El lunes pasado fui a ver a mi médico de cabecera para que me diera una carta que certificara que no padezco ninguna enfermedad de interés internacional.
Sabiendo lo ocupadas que están la mayoría de las consultas médicas hoy en día, decidí ponérselo fácil al personal llevando a) una copia del Reglamento Sanitario Internacional (RSI) de la OMS sobre enfermedades de importancia internacional b) una lista de las enfermedades actualmente cubiertas bajo esta rúbrica y c) instrucciones explícitas sobre los elementos que debe incluir dicha carta (es decir, membrete de la consulta, sello de la consulta, firma del médico, etc.).
Me aseguraron que estaban familiarizados con este procedimiento y que no habría ningún problema.
Y cuando mencioné que sería estupendo que pudieran hacerlo tanto en inglés como en español, me aseguraron que tampoco habría problema, ya que había un proveedor hispanohablante en plantilla que podía redactarlo en ese idioma.
Pero una vez más, con el fin de facilitar las cosas, les proporcioné una copia de este mismo tipo de carta de certificación escrita para mí hace algún tiempo por un médico en España.
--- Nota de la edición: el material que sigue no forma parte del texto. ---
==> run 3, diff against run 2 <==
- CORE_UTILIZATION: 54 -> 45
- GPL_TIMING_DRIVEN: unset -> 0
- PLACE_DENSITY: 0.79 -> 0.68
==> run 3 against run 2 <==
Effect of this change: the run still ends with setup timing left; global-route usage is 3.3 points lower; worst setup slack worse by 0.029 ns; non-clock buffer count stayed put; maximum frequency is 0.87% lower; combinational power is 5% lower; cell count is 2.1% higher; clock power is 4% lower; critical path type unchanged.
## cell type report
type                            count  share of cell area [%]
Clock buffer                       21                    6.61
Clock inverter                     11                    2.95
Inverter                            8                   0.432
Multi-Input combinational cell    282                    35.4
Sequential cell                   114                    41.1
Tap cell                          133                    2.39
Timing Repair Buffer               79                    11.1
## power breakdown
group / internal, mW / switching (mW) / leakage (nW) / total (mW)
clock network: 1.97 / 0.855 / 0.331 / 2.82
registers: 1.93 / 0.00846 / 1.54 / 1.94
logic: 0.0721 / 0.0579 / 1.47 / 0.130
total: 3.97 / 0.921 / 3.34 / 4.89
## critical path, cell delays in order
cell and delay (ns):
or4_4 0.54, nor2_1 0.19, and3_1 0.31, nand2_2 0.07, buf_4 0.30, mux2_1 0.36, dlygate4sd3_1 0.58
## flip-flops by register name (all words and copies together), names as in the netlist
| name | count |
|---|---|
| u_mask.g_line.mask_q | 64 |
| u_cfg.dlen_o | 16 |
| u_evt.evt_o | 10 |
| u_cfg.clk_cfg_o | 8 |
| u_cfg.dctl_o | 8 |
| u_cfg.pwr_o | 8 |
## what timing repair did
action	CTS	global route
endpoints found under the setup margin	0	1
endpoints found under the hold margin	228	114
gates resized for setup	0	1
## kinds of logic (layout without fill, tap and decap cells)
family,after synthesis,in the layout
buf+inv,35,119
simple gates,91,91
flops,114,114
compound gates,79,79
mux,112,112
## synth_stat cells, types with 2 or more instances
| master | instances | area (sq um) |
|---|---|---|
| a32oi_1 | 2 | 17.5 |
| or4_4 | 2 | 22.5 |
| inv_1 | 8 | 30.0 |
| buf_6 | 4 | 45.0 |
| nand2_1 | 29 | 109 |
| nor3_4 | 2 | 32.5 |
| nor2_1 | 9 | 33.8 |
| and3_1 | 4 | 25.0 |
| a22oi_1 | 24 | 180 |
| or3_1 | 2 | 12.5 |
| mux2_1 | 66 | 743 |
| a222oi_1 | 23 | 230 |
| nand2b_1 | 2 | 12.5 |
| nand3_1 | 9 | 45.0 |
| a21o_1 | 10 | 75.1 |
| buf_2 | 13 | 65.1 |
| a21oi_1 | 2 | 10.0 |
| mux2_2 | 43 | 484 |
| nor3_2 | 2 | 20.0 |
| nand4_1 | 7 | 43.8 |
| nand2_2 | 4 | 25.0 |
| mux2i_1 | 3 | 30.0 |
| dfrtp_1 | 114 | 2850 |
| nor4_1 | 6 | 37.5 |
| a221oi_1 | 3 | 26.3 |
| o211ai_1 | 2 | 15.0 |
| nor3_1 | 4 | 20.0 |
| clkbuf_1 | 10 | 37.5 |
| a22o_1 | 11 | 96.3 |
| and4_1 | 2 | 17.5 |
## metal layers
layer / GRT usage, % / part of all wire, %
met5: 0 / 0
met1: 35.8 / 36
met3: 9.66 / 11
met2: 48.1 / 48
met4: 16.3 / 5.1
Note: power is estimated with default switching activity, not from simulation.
$ cat config.mk
export PLATFORM = sky130hd
export DESIGN_NAME = codec_regfile
export DESIGN_NICKNAME = d
export VERILOG_FILES = /design/src/rtl/codec_regs_pkg.sv /design/src/rtl/cr_index_port.sv /design/src/rtl/cr_cal_timer.sv /design/src/rtl/cr_reg_array.sv /design/src/rtl/codec_regfile.sv
export SDC_FILE = /design/constraint.sdc
export NUM_CORES = 1
export LEC_CHECK = 0
export BUFFER_PORTS_ARGS = -buffer_cell sky130_fd_sc_hd__buf_4
export CAP_MARGIN = 10
export CORE_UTILIZATION = 53
export DETAILED_ROUTE_END_ITERATION = 10
export GPL_ROUTABILITY_DRIVEN = 1
export GPL_TIMING_DRIVEN = 0
export PLACE_DENSITY = 0.79
export REMOVE_ABC_BUFFERS = 1
export SYNTH_ARGS = -nofsm -noshare
export SYNTH_HDL_FRONTEND = slang
export SYNTH_SLANG_ARGS = --single-unit
$ cat constraint.sdc
create_clock -name clk -period 5 [get_ports clk]
set_clock_uncertainty 0.05 [all_clocks]
set_input_delay 0.5 -clock clk [delete_from_list [all_inputs] [get_ports clk]]
set_output_delay 0.5 -clock clk [all_outputs]
set_load 0.02 [all_outputs]
$ cat src/rtl/codec_regs_pkg.sv
package codec_regs_pkg;
  localparam int DW         = 8;
  localparam int IDX_W      = 5;
  localparam int NUM_REGS   = 1 << IDX_W;
  localparam int LEGACY_W   = IDX_W - 1;

  // register indices whose behaviour is special
  localparam int REG_VOL_R  = 1;
  localparam int REG_TEST   = 9;
  localparam int REG_MISC   = 12;

  // bit positions
  localparam int BIT_RO_VOL = 4;
  localparam int BIT_CAL    = 5;
  localparam int BIT_MODE2  = 6;
  localparam int BIT_BUSY   = 7;

  // writable-bit mask per register index
  function automatic logic [DW-1:0] wr_mask(input int idx);
    logic [DW-1:0] m;
    m = '1;
    if (idx == REG_VOL_R) m[BIT_RO_VOL] = 1'b0;
    if (idx == REG_TEST)  m[BIT_CAL]    = 1'b0;
    if (idx == REG_MISC)  m = DW'(1) << BIT_MODE2;
    return m;
  endfunction
endpackage

$ cat src/rtl/cr_index_port.sv
module cr_index_port
  import codec_regs_pkg::*;
#(
  parameter int INIT_CYCLES = 64
) (
  input  logic             clk,
  input  logic             rst,
  input  logic             idx_we,
  input  logic [IDX_W-1:0] idx_in,
  input  logic             mce_in,
  output logic [IDX_W-1:0] idx_q,
  output logic             mce_q,
  output logic             init_busy,
  output logic             cal_start
);
  localparam int INIT_W = $clog2(INIT_CYCLES + 1);

  logic [INIT_W-1:0] init_cnt;

  always_ff @(posedge clk) begin
    if (rst) begin
      init_cnt <= INIT_W'(INIT_CYCLES);
    end else if (init_cnt != '0) begin
      init_cnt <= init_cnt - 1'b1;
    end
  end

  always_ff @(posedge clk) begin
    if (rst) begin
      idx_q <= '0;
      mce_q <= 1'b0;
    end else if (idx_we) begin
      idx_q <= idx_in;
      mce_q <= mce_in;
    end
  end

  assign init_busy = (init_cnt != '0);
  // leaving mode-change state kicks off calibration
  assign cal_start = idx_we && mce_q && !mce_in;
endmodule

$ cat src/rtl/cr_cal_timer.sv
module cr_cal_timer #(
  parameter int CAL_CYCLES = 384
) (
  input  logic clk,
  input  logic rst,
  input  logic start,
  output logic busy
);
  localparam int CAL_W = $clog2(CAL_CYCLES + 1);

  logic [CAL_W-1:0] cnt;

  always_ff @(posedge clk) begin
    if (rst) begin
      cnt <= '0;
    end else if (start) begin
      cnt <= CAL_W'(CAL_CYCLES);
    end else if (cnt != '0) begin
      cnt <= cnt - 1'b1;
    end
  end

  assign busy = (cnt != '0);
endmodule

$ cat src/rtl/cr_reg_array.sv
module cr_reg_array
  import codec_regs_pkg::*;
(
  input  logic             clk,
  input  logic             rst,
  input  logic             we,
  input  logic [IDX_W-1:0] addr,
  input  logic [DW-1:0]    wdata,
  output logic [DW-1:0]    rdata,
  output logic             mode2
);
  logic [NUM_REGS-1:0][DW-1:0] bank;

  for (genvar g = 0; g < NUM_REGS; g++) begin : g_reg
    localparam logic [DW-1:0] MASK = wr_mask(g);
    logic [DW-1:0] q;
    always_ff @(posedge clk) begin
      if (rst) begin
        q <= '0;
      end else if (we && addr == IDX_W'(g)) begin
        q <= wdata & MASK;
      end
    end
    assign bank[g] = q;
  end

  assign rdata = bank[addr];
  assign mode2 = bank[REG_MISC][BIT_MODE2];
endmodule

$ cat src/rtl/codec_regfile.sv
module codec_regfile
  import codec_regs_pkg::*;
#(
  parameter int            INIT_CYCLES = 64,
  parameter int            CAL_CYCLES  = 384,
  parameter logic [DW-1:0] REV_ID      = 8'h0A
) (
  input  logic          clk,
  input  logic          rst,
  input  logic          bus_sel,
  input  logic          bus_wr,
  input  logic          bus_rd,
  input  logic [DW-1:0] bus_wdata,
  output logic [DW-1:0] bus_rdata,
  output logic          bus_rvalid
);
  logic [IDX_W-1:0] idx_q;
  logic [IDX_W-1:0] eff_idx;
  logic             mce_q;
  logic             init_busy;
  logic             cal_start;
  logic             cal_busy;
  logic             mode2;
  logic             data_we;
  logic [DW-1:0]    raw_rd;
  logic [DW-1:0]    data_rd;
  logic [DW-1:0]    index_rd;

  cr_index_port #(.INIT_CYCLES(INIT_CYCLES)) u_index (
    .clk       (clk),
    .rst       (rst),
    .idx_we    (bus_wr && !bus_sel),
    .idx_in    (bus_wdata[IDX_W-1:0]),
    .mce_in    (bus_wdata[BIT_MODE2]),
    .idx_q     (idx_q),
    .mce_q     (mce_q),
    .init_busy (init_busy),
    .cal_start (cal_start)
  );

  cr_cal_timer #(.CAL_CYCLES(CAL_CYCLES)) u_cal (
    .clk   (clk),
    .rst   (rst),
    .start (cal_start),
    .busy  (cal_busy)
  );

  // legacy mode folds the upper half onto the lower half
  assign eff_idx = mode2 ? idx_q : {1'b0, idx_q[LEGACY_W-1:0]};
  assign data_we = bus_wr && bus_sel && !init_busy;

  cr_reg_array u_regs (
    .clk   (clk),
    .rst   (rst),
    .we    (data_we),
    .addr  (eff_idx),
    .wdata (bus_wdata),
    .rdata (raw_rd),
    .mode2 (mode2)
  );

  always_comb begin
    data_rd = raw_rd;
    if (eff_idx == IDX_W'(REG_TEST)) begin
      data_rd[BIT_CAL] = cal_busy;
    end else if (eff_idx == IDX_W'(REG_MISC)) begin
      data_rd            = REV_ID & 8'h8F;
      data_rd[BIT_MODE2] = mode2;
      data_rd[7]         = REV_ID[7] | mode2;
    end
  end

  always_comb begin
    index_rd              = '0;
    index_rd[IDX_W-1:0]   = idx_q;
    index_rd[BIT_MODE2]   = mce_q;
    index_rd[BIT_BUSY]    = init_busy;
  end

  always_ff @(posedge clk) begin
    if (rst) begin
      bus_rdata  <= '0;
      bus_rvalid <= 1'b0;
    end else begin
      bus_rvalid <= bus_rd;
      if (bus_rd) bus_rdata <= bus_sel ? data_rd : index_rd;
    end
  end
endmodule

== Word level (Yosys, flattened, before mapping) ==
Cells that the tools add are included.
Operators by class
  add/sub/neg operators: 2
  reduce and logical (&&, ||, !) cells: 45
  mux-type cells: 10
  order comparisons: 1
  eq/ne operators: 31
Operators with widths (count)
  equality test 5 bit, second input constant: 16
  binary-select mux 8 bit (select 5 bit): 1
  equality test 5 x 4 -> 1 bit, second input constant: 8
  logical AND 1 bit: 37
  2-to-1 mux 8 bit: 3
  equality test 5 x 3 -> 1 bit, second input constant: 4
  2-to-1 mux 9 bit: 2
  equality test 5 x 2 -> 1 bit, second input constant: 2
  2-to-1 mux 5 bit: 2
  nonzero test 9 bit: 1
  subtractor 9 x 1 -> 9 bit, second input constant: 1
  nonzero test 7 bit: 1
  subtractor 7 x 1 -> 7 bit, second input constant: 1
  < comparator 5 x 6 -> 1 bit, second input constant: 1
  equality test 5 x 1 -> 1 bit, second input constant: 1
  zero test 5 bit: 1
  zero test 1 bit: 3
  2-to-1 mux 2 bit: 1
  nonzero test 2 bit: 1
  OR reduction 2 bit: 1
  2-to-1 mux 1 bit: 1
Storage, ports and cells
  logic and storage cells: 128
  output and inout port bits: 9
  register bits after elaboration: 278
  input port bits: 13

== Depth between registers and ports, before layout ==
Gate-level depths: netlist of run 1.
  depth in word-level cells: 6
  gate-level depth with buffers: 9
  gate-level depth less buffers: 7

== By module ==
From an unflattened synthesis of run 1, not the netlist that was laid out.
Unflattened totals
  cells, all modules: 1392
  area total of the unflattened synthesis: 12877.4 um^2
Modules (own cells, without submodules)
  cr_reg_array: area each 11332.1 um^2, cells an instance 1226, instances 1
  cr_index_port: area each 576.8 um^2, cells an instance 57, instances 1
  codec_regfile: area each 504.2 um^2, cells an instance 59, instances 1
  cr_cal_timer: area each 464.2 um^2, cells an instance 50, instances 1

== Worst setup path before layout of run 1 ==
OpenSTA, ideal clock, no wires.
  kind: reg-to-reg
  from: register u_index.init_cnt[2]
  to: register u_regs.g_reg[18].q[0]
  slack: 2.800 ns
  setup time: 0.128 ns
  arrival time: 2.022 ns
  clock period less this slack: 2.200 ns
  buffers on the path: 1
  stages on the path, launching flop included: 7
  data required time: 4.822 ns
  path through: dfxtp_1 > or4_1 > buf_6 > nor3_4 > nand4_2 > mux2i_1 > nor2_1
Between the ends
  cells in the longest elaborated chain, start to end: 4
RTL lines
  start, declared: line cr_index_port.sv:18  | logic [INIT_W-1:0] init_cnt;
  start signal, assigned: line cr_index_port.sv:22  | init_cnt <= INIT_W'(INIT_CYCLES);
  start signal, assigned: line cr_index_port.sv:24  | init_cnt <= init_cnt - 1'b1;
  nonzero test 7 bit: line cr_index_port.sv:38  | assign init_busy = (init_cnt != '0);
  zero test 1 bit: line codec_regfile.sv:50  | assign data_we = bus_wr && bus_sel && !init_busy;
  logical AND 1 bit: line codec_regfile.sv:50
  logical AND 1 bit: line cr_reg_array.sv:20  | end else if (we && addr == IDX_W'(g)) begin
  end signal, assigned: line cr_reg_array.sv:21  | q <= wdata & MASK;
  end, declared: line cr_reg_array.sv:16  | logic [DW-1:0] q;
Every way passes these cells.
A chain may end at the register's enable or synchronous reset.

== Worst setup path after layout of run 1 ==
  from: register u_index.idx_q[3]
  to: register u_regs.g_reg[27].q[5]
Between the ends
  cells in the longest elaborated chain, start to end: 3
RTL lines
  start, declared: line cr_index_port.sv:11  | output logic [IDX_W-1:0] idx_q,
  start signal, assigned: line cr_index_port.sv:33  | idx_q <= idx_in;
  2-to-1 mux 5 bit: line codec_regfile.sv:49  | assign eff_idx = mode2 ? idx_q : {1'b0, idx_q[LEGACY_W-1:0]};
  equality test 5 bit: line cr_reg_array.sv:20
  logical AND 1 bit: line cr_reg_array.sv:20
  end signal, assigned: line cr_reg_array.sv:21
  end, declared: line cr_reg_array.sv:16
Every way passes these cells.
Esta «carta», tal como era, consistía en una frase de 27 palabras en español y un par más al traducirla al inglés.
Dado que había dos miembros del personal presentes y que una de ellas estaba mirando su teléfono, supuse que sería cuestión de que una de ellas redactara rápidamente las cartas, comprobara mi expediente para ver si tenía alguna de las enfermedades de interés internacional (había estado allí una semana antes para mi revisión anual) y encontrara a mi médico (o a uno de sus colegas) entre los pacientes para una firma rápida.
Sin embargo, cuando le pregunté a la mujer que tenía delante cuánto tardaría, me contestó: «De tres a cinco días laborables. Ese es el procedimiento. Le llamaremos cuando esté hecho».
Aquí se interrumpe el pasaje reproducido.